産地によって繊維の長さ、太さに差があり、繊維が細くて長いものほど高級とされ、総長が35mm平均以上のものを超長綿と呼びます。
代表的なエジプト綿のギザ45、ペルーのピマ・コットンは特に有名です。
繊維の中で最も多く生産されており、丈夫で湿った状態での強度が増すので洗濯に 強く、保温性、防暑性、放熱性に優れていますのであらゆる製品に使用されています。
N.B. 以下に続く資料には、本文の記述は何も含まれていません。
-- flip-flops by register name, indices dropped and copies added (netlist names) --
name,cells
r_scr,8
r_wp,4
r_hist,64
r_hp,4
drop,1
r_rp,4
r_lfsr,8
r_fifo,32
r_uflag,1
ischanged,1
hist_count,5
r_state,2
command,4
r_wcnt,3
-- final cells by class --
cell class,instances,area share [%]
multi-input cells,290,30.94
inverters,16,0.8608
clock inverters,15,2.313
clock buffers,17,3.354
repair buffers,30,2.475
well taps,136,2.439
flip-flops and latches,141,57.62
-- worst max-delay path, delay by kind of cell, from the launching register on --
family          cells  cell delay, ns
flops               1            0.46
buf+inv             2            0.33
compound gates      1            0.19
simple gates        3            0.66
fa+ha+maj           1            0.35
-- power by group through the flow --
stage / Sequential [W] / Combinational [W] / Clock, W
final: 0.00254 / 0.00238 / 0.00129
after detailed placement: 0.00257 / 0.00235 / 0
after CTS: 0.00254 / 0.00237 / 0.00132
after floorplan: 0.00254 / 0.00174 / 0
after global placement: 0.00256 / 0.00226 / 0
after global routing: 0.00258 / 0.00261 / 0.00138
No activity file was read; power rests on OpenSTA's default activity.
==> src/rtl/neur_sched_pkg.sv <==
// Shared types and helpers for the neuron-core scheduler: FSM state encoding,
// default geometry and the small arithmetic helpers the top derives its sizes from.
package neur_sched_pkg;

    typedef enum logic [2:0] {
        ST_IDLE,
        ST_EV_RD,
        ST_EV_WR,
        ST_TS_RD,
        ST_TS_WR,
        ST_TR_RD,
        ST_TR_WR,
        ST_DONE
    } sched_state_e;

    localparam int DEF_TIME_STEP                 = 8;
    localparam int DEF_INPUT_NEURON              = 784;
    localparam int DEF_OUTPUT_NEURON             = 256;
    localparam int DEF_POST_NEUR_PARALLEL        = 4;
    localparam int DEF_AER_IN_WIDTH              = 12;
    localparam int DEF_PRE_NEUR_ADDR_WIDTH       = 10;
    localparam int DEF_POST_NEUR_ADDR_WIDTH      = 10;
    localparam int DEF_POST_NEUR_BYTE_ADDR_WIDTH = 2;
    localparam int DEF_SYN_ARRAY_ADDR_WIDTH      = 16;

    // Number of post-neuron SRAM words (POST_WORDS).
    function automatic int post_words(input int output_neuron, input int parallel);
        return output_neuron / parallel;
    endfunction

    // Bit index of the time-step marker flag in an AER word.
    function automatic int aer_marker_bit(input int aer_width);
        return aer_width - 1;
    endfunction

    // Length of the refractory sweep: it must cover both the pre counters and the post words.
    function automatic int sweep_len(input int pre_count, input int post_count);
        return (pre_count > post_count) ? pre_count : post_count;
    endfunction

endpackage

==> src/rtl/sweep_counter.sv <==
// Word index counter shared by every sweep: load to zero, advance by one,
// and flag when the current index equals the sweep's last index.
module sweep_counter #(
    parameter int WIDTH = 10
) (
    input  logic             clk,
    input  logic             rst,
    input  logic             load,
    input  logic             advance,
    input  logic [WIDTH-1:0] last_idx,
    output logic [WIDTH-1:0] count,
    output logic             last
);

    logic [WIDTH-1:0] count_q;
    logic [WIDTH-1:0] count_d;

    // Load has priority so a new sweep always starts from word zero.
    always_comb begin
        count_d = count_q;
        if (load) begin
            count_d = '0;
        end else if (advance) begin
            count_d = count_q + WIDTH'(1);
        end
    end

    // Index register.
    always_ff @(posedge clk) begin
        if (rst) begin
            count_q <= '0;
        end else begin
            count_q <= count_d;
        end
    end

    assign count = count_q;
    assign last  = (count_q == last_idx);

endmodule

==> src/rtl/neuron_sched_ctrl.sv <==
// Neuron-core sequencer: consumes the AER input stream and runs the read-modify-write
// sweeps (input event, time step, refractory clear) over the post-neuron words and pre counters.
// Optional feature: define NEUR_SCHED_SPIKE_VEC_EN to export a registered copy of the
// core spike bits captured on every time-step write cycle.
module neuron_sched_ctrl
    import neur_sched_pkg::*;
#(
    parameter int TIME_STEP                 = DEF_TIME_STEP,
    parameter int INPUT_NEURON              = DEF_INPUT_NEURON,
    parameter int OUTPUT_NEURON             = DEF_OUTPUT_NEURON,
    parameter int POST_NEUR_PARALLEL        = DEF_POST_NEUR_PARALLEL,
    parameter int AER_IN_WIDTH              = DEF_AER_IN_WIDTH,
    parameter int PRE_NEUR_ADDR_WIDTH       = DEF_PRE_NEUR_ADDR_WIDTH,
    parameter int POST_NEUR_ADDR_WIDTH      = DEF_POST_NEUR_ADDR_WIDTH,
    parameter int POST_NEUR_BYTE_ADDR_WIDTH = DEF_POST_NEUR_BYTE_ADDR_WIDTH,
    parameter int SYN_ARRAY_ADDR_WIDTH      = DEF_SYN_ARRAY_ADDR_WIDTH
) (
    input  logic                                 CLK,
    input  logic                                 RST,
    input  logic                                 AER_IN_VALID,
    input  logic [AER_IN_WIDTH-1:0]              AER_IN_DATA,
    output logic                                 AER_IN_READY,
    input  logic                                 SPI_GATE_ACTIVITY_sync,
    input  logic [POST_NEUR_PARALLEL-1:0]        NEUR_EVENT_OUT,
    output logic [PRE_NEUR_ADDR_WIDTH-1:0]       CTRL_PRE_NEURON_ADDRESS,
    output logic [POST_NEUR_ADDR_WIDTH-1:0]      CTRL_POST_NEURON_ADDRESS,
    output logic                                 CTRL_PRE_NEUR_CS,
    output logic                                 CTRL_PRE_NEUR_WE,
    output logic                                 CTRL_POST_NEUR_CS,
    output logic                                 CTRL_POST_NEUR_WE,
    output logic                                 CTRL_SYNARRAY_CS,
    output logic [SYN_ARRAY_ADDR_WIDTH-1:0]      CTRL_SYNARRAY_ADDR,
    output logic                                 CTRL_NEUR_EVENT,
    output logic                                 CTRL_PRE_CNT_EN,
    output logic                                 CTRL_TSTEP_EVENT,
    output logic                                 CTRL_TREF_EVENT,
    output logic [$clog2(TIME_STEP)-1:0]         CURRENT_TIME_STEP,
    output logic                                 BUSY,
    output logic                                 SAMPLE_DONE
`ifdef NEUR_SCHED_SPIKE_VEC_EN
    ,
    output logic                                 SPIKE_VEC_VALID,
    output logic [POST_NEUR_PARALLEL-1:0]        SPIKE_VEC,
    output logic [$clog2(OUTPUT_NEURON/POST_NEUR_PARALLEL)-1:0] SPIKE_WORD_ADDR
`endif
);

    localparam int POST_WORDS  = post_words(OUTPUT_NEURON, POST_NEUR_PARALLEL);
    localparam int TR_WORDS    = sweep_len(INPUT_NEURON, POST_WORDS);
    localparam int W_WIDTH     = $clog2(TR_WORDS);
    localparam int POST_WORD_W = $clog2(POST_WORDS);
    localparam int STEP_W      = $clog2(TIME_STEP);
    localparam int MARKER_BIT  = aer_marker_bit(AER_IN_WIDTH);
    localparam int AER_ADDR_W  = AER_IN_WIDTH - 1;

    // The synapse address product is formed at SYN_ARRAY_ADDR_WIDTH, so it must not wrap.
    if (INPUT_NEURON * POST_WORDS > (1 << SYN_ARRAY_ADDR_WIDTH)) begin : g_syn_addr_check
        $error("neuron_sched_ctrl: INPUT_NEURON*POST_WORDS exceeds the synapse address space");
    end

    sched_state_e                   state_q;
    sched_state_e                   state_d;
    logic [STEP_W-1:0]              step_q;
    logic [STEP_W-1:0]              step_d;
    logic [PRE_NEUR_ADDR_WIDTH-1:0] pre_addr_q;
    logic [PRE_NEUR_ADDR_WIDTH-1:0] pre_addr_d;

    logic                   cnt_load;
    logic                   cnt_adv;
    logic [W_WIDTH-1:0]     cnt_last_idx;
    logic [W_WIDTH-1:0]     w_q;
    logic                   w_last;
    logic                   w_first;
    logic [POST_WORD_W-1:0] post_word;
    logic                   w_in_pre;
    logic                   w_in_post;

    logic                   aer_ready;
    logic                   aer_accept;
    logic [AER_ADDR_W-1:0]  aer_addr;

    logic [POST_NEUR_ADDR_WIDTH-1:0] post_addr_word;
    logic [SYN_ARRAY_ADDR_WIDTH-1:0] syn_addr_word;

    assign aer_ready  = (state_q == ST_IDLE) && !SPI_GATE_ACTIVITY_sync && !RST;
    assign aer_accept = aer_ready && AER_IN_VALID;
    assign aer_addr   = AER_IN_DATA[AER_ADDR_W-1:0];

    assign cnt_last_idx = ((state_q == ST_TR_RD) || (state_q == ST_TR_WR))
                        ? W_WIDTH'(TR_WORDS - 1) : W_WIDTH'(POST_WORDS - 1);

    sweep_counter #(
        .WIDTH(W_WIDTH)
    ) u_sweep_counter (
        .clk     (CLK),
        .rst     (RST),
        .load    (cnt_load),
        .advance (cnt_adv),
        .last_idx(cnt_last_idx),
        .count   (w_q),
        .last    (w_last)
    );

    assign w_first        = (w_q == '0);
    assign post_word      = w_q[POST_WORD_W-1:0];
    assign w_in_pre       = (32'(w_q) < 32'(INPUT_NEURON));
    assign w_in_post      = (32'(w_q) < 32'(POST_WORDS));
    assign post_addr_word = POST_NEUR_ADDR_WIDTH'({post_word, {POST_NEUR_BYTE_ADDR_WIDTH{1'b0}}});
    assign syn_addr_word  = SYN_ARRAY_ADDR_WIDTH'(SYN_ARRAY_ADDR_WIDTH'(pre_addr_q) * SYN_ARRAY_ADDR_WIDTH'(POST_WORDS)
                          + SYN_ARRAY_ADDR_WIDTH'(post_word));

    // Next-state logic: event dispatch in IDLE, two-cycle RMW per word, sweep exits.
    always_comb begin
        state_d    = state_q;
        step_d     = step_q;
        pre_addr_d = pre_addr_q;
        cnt_load   = 1'b0;
        cnt_adv    = 1'b0;
        case (state_q)
            ST_IDLE: begin
                if (aer_accept) begin
                    if (AER_IN_DATA[MARKER_BIT]) begin
                        state_d  = ST_TS_RD;
                        cnt_load = 1'b1;
                    end else if (32'(aer_addr) < 32'(INPUT_NEURON)) begin
                        state_d    = ST_EV_RD;
                        cnt_load   = 1'b1;
                        pre_addr_d = PRE_NEUR_ADDR_WIDTH'(aer_addr);
                    end
                end
            end
            ST_EV_RD: state_d = ST_EV_WR;
            ST_EV_WR: begin
                if (w_last) begin
                    state_d = ST_IDLE;
                end else begin
                    state_d = ST_EV_RD;
                    cnt_adv = 1'b1;
                end
            end
            ST_TS_RD: state_d = ST_TS_WR;
            ST_TS_WR: begin
                if (!w_last) begin
                    state_d = ST_TS_RD;
                    cnt_adv = 1'b1;
                end else if (step_q < STEP_W'(TIME_STEP - 1)) begin
                    state_d = ST_IDLE;
                    step_d  = step_q + STEP_W'(1);
                end else begin
                    state_d  = ST_TR_RD;
                    cnt_load = 1'b1;
                end
            end
            ST_TR_RD: state_d = ST_TR_WR;
            ST_TR_WR: begin
                if (w_last) begin
                    state_d = ST_DONE;
                end else begin
                    state_d = ST_TR_RD;
                    cnt_adv = 1'b1;
                end
            end
            ST_DONE: begin
                state_d = ST_IDLE;
                step_d  = '0;
            end
            default: state_d = ST_IDLE;
        endcase
    end

    // State, time-step and latched pre-neuron address registers.
    always_ff @(posedge CLK) begin
        if (RST) begin
            state_q    <= ST_IDLE;
            step_q     <= '0;
            pre_addr_q <= '0;
        end else begin
            state_q    <= state_d;
            step_q     <= step_d;
            pre_addr_q <= pre_addr_d;
        end
    end

    // Core control decode from state and word index; everything is held low during reset.
    always_comb begin
        CTRL_PRE_NEURON_ADDRESS  = '0;
        CTRL_POST_NEURON_ADDRESS = '0;
        CTRL_PRE_NEUR_CS         = 1'b0;
        CTRL_PRE_NEUR_WE         = 1'b0;
        CTRL_POST_NEUR_CS        = 1'b0;
        CTRL_POST_NEUR_WE        = 1'b0;
        CTRL_SYNARRAY_CS         = 1'b0;
        CTRL_SYNARRAY_ADDR       = '0;
        CTRL_NEUR_EVENT          = 1'b0;
        CTRL_PRE_CNT_EN          = 1'b0;
        CTRL_TSTEP_EVENT         = 1'b0;
        CTRL_TREF_EVENT          = 1'b0;
        CURRENT_TIME_STEP        = '0;
        BUSY                     = 1'b0;
        SAMPLE_DONE              = 1'b0;
        if (!RST) begin
            CURRENT_TIME_STEP = step_q;
            BUSY              = (state_q != ST_IDLE);
            case (state_q)
                ST_EV_RD, ST_EV_WR: begin
                    CTRL_POST_NEUR_CS        = 1'b1;
                    CTRL_POST_NEUR_WE        = (state_q == ST_EV_WR);
                    CTRL_POST_NEURON_ADDRESS = post_addr_word;
                    CTRL_SYNARRAY_CS         = (state_q == ST_EV_RD);
                    CTRL_SYNARRAY_ADDR       = syn_addr_word;
                    CTRL_NEUR_EVENT          = (state_q == ST_EV_WR);
                    if (w_first) begin
                        CTRL_PRE_NEUR_CS        = 1'b1;
                        CTRL_PRE_NEUR_WE        = (state_q == ST_EV_WR);
                        CTRL_PRE_CNT_EN         = (state_q == ST_EV_WR);
                        CTRL_PRE_NEURON_ADDRESS = pre_addr_q;
                    end
                end
                ST_TS_RD, ST_TS_WR: begin
                    CTRL_POST_NEUR_CS        = 1'b1;
                    CTRL_POST_NEUR_WE        = (state_q == ST_TS_WR);
                    CTRL_POST_NEURON_ADDRESS = post_addr_word;
                    CTRL_TSTEP_EVENT         = (state_q == ST_TS_WR);
                end
                ST_TR_RD, ST_TR_WR: begin
                    CTRL_TREF_EVENT = (state_q == ST_TR_WR);
                    if (w_in_pre) begin
                        CTRL_PRE_NEUR_CS        = 1'b1;
                        CTRL_PRE_NEUR_WE        = (state_q == ST_TR_WR);
                        CTRL_PRE_NEURON_ADDRESS = PRE_NEUR_ADDR_WIDTH'(w_q);
                    end
                    if (w_in_post) begin
                        CTRL_POST_NEUR_CS        = 1'b1;
                        CTRL_POST_NEUR_WE        = (state_q == ST_TR_WR);
                        CTRL_POST_NEURON_ADDRESS = post_addr_word;
                    end
                end
                ST_DONE: SAMPLE_DONE = 1'b1;
                default: ;
            endcase
        end
    end

    assign AER_IN_READY = aer_ready;

`ifdef NEUR_SCHED_SPIKE_VEC_EN
    logic                          spike_valid_q;
    logic                          spike_valid_d;
    logic [POST_NEUR_PARALLEL-1:0] spike_vec_q;
    logic [POST_NEUR_PARALLEL-1:0] spike_vec_d;
    logic [POST_WORD_W-1:0]        spike_addr_q;
    logic [POST_WORD_W-1:0]        spike_addr_d;

    // Capture the core spike bits and word index on every time-step write cycle.
    always_comb begin
        spike_valid_d = (state_q == ST_TS_WR);
        spike_vec_d   = spike_vec_q;
        spike_addr_d  = spike_addr_q;
        if (state_q == ST_TS_WR) begin
            spike_vec_d  = NEUR_EVENT_OUT;
            spike_addr_d = post_word;
        end
    end

    // Spike vector output registers.
    always_ff @(posedge CLK) begin
        if (RST) begin
            spike_valid_q <= 1'b0;
            spike_vec_q   <= '0;
            spike_addr_q  <= '0;
        end else begin
            spike_valid_q <= spike_valid_d;
            spike_vec_q   <= spike_vec_d;
            spike_addr_q  <= spike_addr_d;
        end
    end

    assign SPIKE_VEC_VALID = spike_valid_q;
    assign SPIKE_VEC       = spike_vec_q;
    assign SPIKE_WORD_ADDR = spike_addr_q;
`else
    logic unused_neur_event;
    assign unused_neur_event = ^NEUR_EVENT_OUT;
`endif

endmodule
==> src/rtl/brick_field.sv <==
// rtl/brick_field.sv - Breakout brick wall: per-frame ball/brick collision scan and brick state.
//
// Purpose: keeps the alive flags of a fixed 2 x 11 brick wall. On every frame
// event it latches the ball bounding box and walks the bricks one per clock.
// It reports a 2-bit bounce code for the first alive brick the ball overlaps.
//
// Ports:
//   i_clk, i_rst          clock; synchronous active-high reset
//   i_ani_stb, i_animate  frame event = i_ani_stb & i_animate
//   i_x1, i_x2            ball left / right edge (12-bit)
//   i_y1, i_y2            ball top / bottom edge (12-bit)
//   i_clear               restore all bricks and return to idle
//   i_col_detected        per-brick consumed flags from the ball block
//   o_hit_block           2-bit code per brick, brick k on [2k+1:2k]
//   o_alive               per-brick present flags
//   o_busy                scan in progress
//   o_all_clear           no bricks alive (registered, one cycle behind o_alive)
//   o_overrun             one-cycle pulse when a frame event arrives mid-scan
module brick_field #(
  parameter int X0  = 16,
  parameter int Y0  = 32,
  parameter int BW  = 52,
  parameter int BH  = 16,
  parameter int GAP = 4
) (
  input  logic        i_clk,
  input  logic        i_rst,
  input  logic        i_ani_stb,
  input  logic        i_animate,
  input  logic [11:0] i_x1,
  input  logic [11:0] i_x2,
  input  logic [11:0] i_y1,
  input  logic [11:0] i_y2,
  input  logic        i_clear,
  input  logic [21:0] i_col_detected,
  output logic [43:0] o_hit_block,
  output logic [21:0] o_alive,
  output logic        o_busy,
  output logic        o_all_clear,
  output logic        o_overrun
);

  localparam logic [11:0] X0_V   = 12'(X0);
  localparam logic [11:0] Y0_V   = 12'(Y0);
  localparam logic [11:0] STEP_X = 12'(BW + GAP);
  localparam logic [11:0] STEP_Y = 12'(BH + GAP);
  localparam logic [11:0] BW_M1  = 12'(BW - 1);
  localparam logic [11:0] BH_M1  = 12'(BH - 1);
  localparam logic [4:0]  LAST_IDX = 5'd21;
  localparam logic [3:0]  LAST_COL = 4'd10;

  typedef enum logic [1:0] {IDLE, SCAN, HOLD} state_t;

  state_t      state, state_nxt;
  logic [4:0]  idx;
  logic [3:0]  col;
  logic [11:0] bx1, by1, bx2, by2;
  logic [11:0] lx1, lx2, ly1, ly2;
  logic [43:0] shadow;
  logic        found;
  logic        copy_pending;

  logic        frame_evt;
  logic        start;
  logic        in_scan;
  logic        last;
  logic        overlap;
  logic [11:0] dx_a, dx_b, dy_a, dy_b, px, py;
  logic [1:0]  code;
  logic [21:0] hit_mask;

  assign frame_evt = i_ani_stb & i_animate;
  assign in_scan   = (state == SCAN);
  assign last      = in_scan && (idx == LAST_IDX);
  // The cycle spent copying the shadow into o_hit_block still counts as busy,
  // so a new scan may only start once that copy has landed.
  assign start     = frame_evt && ((state == IDLE) || ((state == HOLD) && !copy_pending));

  // ---------------- FSM: state register ----------------
  always_ff @(posedge i_clk) begin
    if (i_rst || i_clear) state <= IDLE;
    else                  state <= state_nxt;
  end

  // ---------------- FSM: next state ----------------
  always_comb begin
    state_nxt = state;
    case (state)
      IDLE:    if (frame_evt) state_nxt = SCAN;
      SCAN:    if (idx == LAST_IDX) state_nxt = HOLD;
      HOLD:    if (frame_evt && !copy_pending) state_nxt = SCAN;
      default: state_nxt = IDLE;
    endcase
  end

  // ---------------- FSM: outputs ----------------
  always_comb begin
    o_busy = in_scan | copy_pending;
  end

  // ---------------- brick geometry and collision test ----------------
  assign bx2 = bx1 + BW_M1;
  assign by2 = by1 + BH_M1;

  assign overlap = o_alive[idx] && (lx1 <= bx2) && (lx2 >= bx1) &&
                   (ly1 <= by2) && (ly2 >= by1);

  // Differences wrap when there is no overlap; they are only used when overlap holds.
  assign dx_a = lx2 - bx1;
  assign dx_b = bx2 - lx1;
  assign dy_a = ly2 - by1;
  assign dy_b = by2 - ly1;
  assign px   = (dx_a < dx_b) ? dx_a : dx_b;
  assign py   = (dy_a < dy_b) ? dy_a : dy_b;

  always_comb begin
    code = 2'b11;
    if (py < px)      code = 2'b01;
    else if (px < py) code = 2'b10;
  end

  always_comb begin
    hit_mask = '0;
    for (int k = 0; k < 22; k++) hit_mask[k] = |o_hit_block[2*k +: 2];
  end

  // ---------------- datapath ----------------
  always_ff @(posedge i_clk) begin
    if (i_rst) begin
      idx          <= '0;
      col          <= '0;
      bx1          <= '0;
      by1          <= '0;
      lx1          <= '0;
      lx2          <= '0;
      ly1          <= '0;
      ly2          <= '0;
      shadow       <= '0;
      found        <= 1'b0;
      copy_pending <= 1'b0;
      o_alive      <= 22'h3FFFFF;
      o_hit_block  <= '0;
      o_overrun    <= 1'b0;
      o_all_clear  <= 1'b0;
    end else if (i_clear) begin
      idx          <= '0;
      copy_pending <= 1'b0;
      found        <= 1'b0;
      o_alive      <= 22'h3FFFFF;
      o_hit_block  <= '0;
      o_overrun    <= 1'b0;
      o_all_clear  <= (o_alive == '0);
    end else begin
      o_overrun   <= frame_evt & o_busy;
      o_all_clear <= (o_alive == '0);
      // A presented code is consumed by the frame event that observes it.
      o_alive     <= o_alive & ~i_col_detected & ~(frame_evt ? hit_mask : 22'h0);

      if (start) begin
        lx1         <= i_x1;
        lx2         <= i_x2;
        ly1         <= i_y1;
        ly2         <= i_y2;
        idx         <= '0;
        col         <= '0;
        bx1         <= X0_V;
        by1         <= Y0_V;
        shadow      <= '0;
        found       <= 1'b0;
        o_hit_block <= '0;
      end else if (in_scan) begin
        if (overlap && !found) begin
          shadow[{idx, 1'b0} +: 2] <= code;
          found                    <= 1'b1;
        end
        idx          <= last ? 5'd0 : idx + 5'd1;
        copy_pending <= last;
        if (col == LAST_COL) begin
          col <= '0;
          bx1 <= X0_V;
          by1 <= by1 + STEP_Y;
        end else begin
          col <= col + 4'd1;
          bx1 <= bx1 + STEP_X;
        end
      end else if (copy_pending) begin
        o_hit_block  <= shadow;
        copy_pending <= 1'b0;
      end
    end
  end

endmodule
また、通常捨てられてしまう部分を寄せ集めて紡いだ糸の事をリサイクルコットンと呼び、生地にした際に表面がボコボコとした凹凸があり風合いのある素材です。
■ ヘンプ / Hemp
ヘンプ(大麻)は、桑科の植物です。茎から採取した繊維を乾燥させて紡ぎ糸状にしたもの。
強い強度があり、耐久性・耐水性に優れ、尚かつザラツキ感のある素材が持つ独特な風合いが特徴です。
他にも麻袋、ロープ、畳の芯など幅広い用途で使用されている。
コットンを混紡したものをヘンプコットンと呼びます。
■ リネン / Linen
リネンとは、アマ科に属する亜麻植物の茎から採取した繊維の事。
繊糸の状態のものはフラックスと呼ばれ、糸や布地の状態になったものをリネンと呼びます。
ロシア、ベルギー、オランダなどが主な生産国で衣料品から、縫い糸・芯地など幅広く使用される繊維のひとつです。
他素材と同様にコットンを混紡したものをコットンリネンと呼びます。
■ ナイロン / Nylon
ポリアミド系合成繊維の一種で1936年にアメリカのデュポン社が開発しました。
大量生産を目的とした工業生産を始めた最初の合成繊維となります。
合成繊維の中で最も強度の強い繊維に属し、特に摩擦強度が群を抜いて大きく、また高い染色性もある事からナイロンジャケットになどに多く使用されます。
■ ポリエステル / Polyester
ポリエステルとは、石油・天然ガスなどを原料にした合成繊維の事。ナイロンに次いで強度があり、弾力性、熱硬化性があり軽くしわになりにくいのも特徴。
吸水性がほとんど無く、濡れてもすぐに乾くため、衣料品によく用いられます。
綿や羊毛と似た性質を持ち、これらと混紡された混紡繊維にも多く用いられる。
■ ポリウレタン / Polyurethane
1959年頃よりアメリカで生産が始まった素材でアメリカではスパンデックス[spandex]の一般名で呼ばれるます。
ゴムのように500% 以上も伸びるただひとつの弾力繊維ですが、ゴムに比べて劣化しない細い糸つくれ染色ができる特徴もあります。
■ レーヨン / Rayon
レーヨンとは、パルプなどを原材料とした繊維素からなる再生繊維の総称で、日本では最初に工業生産をはじめた合成繊維となります。
製法により様々な種類がありますが、現在ではビスコース溶液からレーヨンを製造する方法が一般的です。
シルクに似た光沢感と優れた染色性を兼ね備え独特のドレープがある素材です。
他素材と同様にコットンを混紡したものをコットンレーヨンと呼びます。
■ T/C / Polyester Cotton
T/Cとは、ポリエステルとコットンの混紡素材の事。
ポリエステルの持つ弾力性・速乾性とコットンの持つ耐久性、放熱性などを兼ね備えた素材です。
コットン単体では縮みや型崩れなどが出やすいが、混紡する事でそれらを防ぐ効果もああります。
速乾性がありますのでワークウェアなどに多く使われた素材のひとつ。
また三種混紡のT/C/R(ポリコットンレーヨン)。T/R(ポリレーヨン)などの素材もあります。